Extract the first line through the line containing "clears the block" from the listing below, exactly as written.

**SUPPLIED RECORDS:**
= = =

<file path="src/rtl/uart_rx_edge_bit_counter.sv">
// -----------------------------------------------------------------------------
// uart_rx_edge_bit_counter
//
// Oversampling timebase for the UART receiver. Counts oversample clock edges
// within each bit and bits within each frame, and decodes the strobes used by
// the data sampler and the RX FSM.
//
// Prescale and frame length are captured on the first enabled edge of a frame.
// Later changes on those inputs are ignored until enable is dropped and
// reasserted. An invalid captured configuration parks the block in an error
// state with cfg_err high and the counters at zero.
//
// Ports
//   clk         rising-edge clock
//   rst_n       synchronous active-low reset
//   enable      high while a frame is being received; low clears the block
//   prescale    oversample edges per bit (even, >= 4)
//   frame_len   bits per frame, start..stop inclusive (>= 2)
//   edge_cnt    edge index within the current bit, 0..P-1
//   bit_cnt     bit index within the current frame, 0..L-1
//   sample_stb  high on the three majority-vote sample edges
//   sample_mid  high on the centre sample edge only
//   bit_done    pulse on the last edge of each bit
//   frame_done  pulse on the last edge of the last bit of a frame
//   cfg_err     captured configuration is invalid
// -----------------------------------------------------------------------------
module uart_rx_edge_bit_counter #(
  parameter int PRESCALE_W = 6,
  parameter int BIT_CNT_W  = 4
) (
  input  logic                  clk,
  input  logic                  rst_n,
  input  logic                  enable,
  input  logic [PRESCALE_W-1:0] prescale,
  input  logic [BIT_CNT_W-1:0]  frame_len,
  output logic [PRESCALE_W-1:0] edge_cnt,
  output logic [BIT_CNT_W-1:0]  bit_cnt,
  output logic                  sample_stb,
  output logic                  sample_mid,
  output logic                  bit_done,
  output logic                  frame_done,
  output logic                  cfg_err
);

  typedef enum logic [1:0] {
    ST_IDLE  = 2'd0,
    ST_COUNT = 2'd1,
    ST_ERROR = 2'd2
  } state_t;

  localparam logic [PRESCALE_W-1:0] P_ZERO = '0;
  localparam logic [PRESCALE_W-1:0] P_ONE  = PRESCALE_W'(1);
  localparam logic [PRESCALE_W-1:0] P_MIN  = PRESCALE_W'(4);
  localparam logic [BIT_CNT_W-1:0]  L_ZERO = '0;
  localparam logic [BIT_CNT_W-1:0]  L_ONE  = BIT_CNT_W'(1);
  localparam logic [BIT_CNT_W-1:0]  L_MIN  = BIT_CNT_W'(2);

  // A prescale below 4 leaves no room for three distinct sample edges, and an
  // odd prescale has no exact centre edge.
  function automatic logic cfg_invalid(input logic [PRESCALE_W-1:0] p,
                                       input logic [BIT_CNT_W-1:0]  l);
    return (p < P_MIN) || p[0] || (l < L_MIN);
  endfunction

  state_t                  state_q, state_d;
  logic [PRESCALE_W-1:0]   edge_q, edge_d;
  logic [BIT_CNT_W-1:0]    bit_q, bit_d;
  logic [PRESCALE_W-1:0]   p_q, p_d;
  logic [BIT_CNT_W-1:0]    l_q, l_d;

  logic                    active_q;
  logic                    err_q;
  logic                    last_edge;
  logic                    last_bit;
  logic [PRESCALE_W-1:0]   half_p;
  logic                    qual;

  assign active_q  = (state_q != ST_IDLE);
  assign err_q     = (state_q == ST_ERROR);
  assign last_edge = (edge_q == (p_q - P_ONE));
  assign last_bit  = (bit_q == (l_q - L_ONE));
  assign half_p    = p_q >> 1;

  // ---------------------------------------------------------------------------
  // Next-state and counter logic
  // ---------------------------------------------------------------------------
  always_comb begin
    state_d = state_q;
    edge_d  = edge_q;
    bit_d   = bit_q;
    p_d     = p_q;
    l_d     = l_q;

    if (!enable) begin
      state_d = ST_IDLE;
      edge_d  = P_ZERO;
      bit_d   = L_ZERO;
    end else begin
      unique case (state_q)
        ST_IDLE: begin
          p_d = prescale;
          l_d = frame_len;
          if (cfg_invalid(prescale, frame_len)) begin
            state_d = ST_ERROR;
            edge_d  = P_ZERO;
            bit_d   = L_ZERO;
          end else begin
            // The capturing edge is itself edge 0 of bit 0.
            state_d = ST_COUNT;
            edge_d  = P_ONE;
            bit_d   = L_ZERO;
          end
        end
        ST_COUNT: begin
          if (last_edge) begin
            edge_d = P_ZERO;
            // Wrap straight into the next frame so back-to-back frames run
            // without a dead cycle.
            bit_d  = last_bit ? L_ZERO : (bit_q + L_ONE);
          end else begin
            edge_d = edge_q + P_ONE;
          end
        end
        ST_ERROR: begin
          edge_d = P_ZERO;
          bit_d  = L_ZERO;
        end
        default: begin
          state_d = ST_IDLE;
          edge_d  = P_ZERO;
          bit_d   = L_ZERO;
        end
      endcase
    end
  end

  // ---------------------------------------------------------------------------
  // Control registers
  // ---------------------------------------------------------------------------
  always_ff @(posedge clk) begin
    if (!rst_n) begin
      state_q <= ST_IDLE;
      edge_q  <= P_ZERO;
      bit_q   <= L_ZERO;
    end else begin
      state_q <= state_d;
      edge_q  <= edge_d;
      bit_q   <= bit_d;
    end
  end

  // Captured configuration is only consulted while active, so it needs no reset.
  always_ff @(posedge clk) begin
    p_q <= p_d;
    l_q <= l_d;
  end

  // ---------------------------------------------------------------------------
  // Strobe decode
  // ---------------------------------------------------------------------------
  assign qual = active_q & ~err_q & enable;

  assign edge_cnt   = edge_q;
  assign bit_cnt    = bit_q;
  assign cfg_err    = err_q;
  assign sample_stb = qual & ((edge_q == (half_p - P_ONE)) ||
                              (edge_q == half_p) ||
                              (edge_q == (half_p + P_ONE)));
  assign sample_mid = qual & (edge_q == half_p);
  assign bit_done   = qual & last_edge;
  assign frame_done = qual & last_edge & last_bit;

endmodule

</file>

= = =

**ANSWER BELOW:**
<file path="src/rtl/uart_rx_edge_bit_counter.sv">
// -----------------------------------------------------------------------------
// uart_rx_edge_bit_counter
//
// Oversampling timebase for the UART receiver. Counts oversample clock edges
// within each bit and bits within each frame, and decodes the strobes used by
// the data sampler and the RX FSM.
//
// Prescale and frame length are captured on the first enabled edge of a frame.
// Later changes on those inputs are ignored until enable is dropped and
// reasserted. An invalid captured configuration parks the block in an error
// state with cfg_err high and the counters at zero.
//
// Ports
//   clk         rising-edge clock
//   rst_n       synchronous active-low reset
//   enable      high while a frame is being received; low clears the block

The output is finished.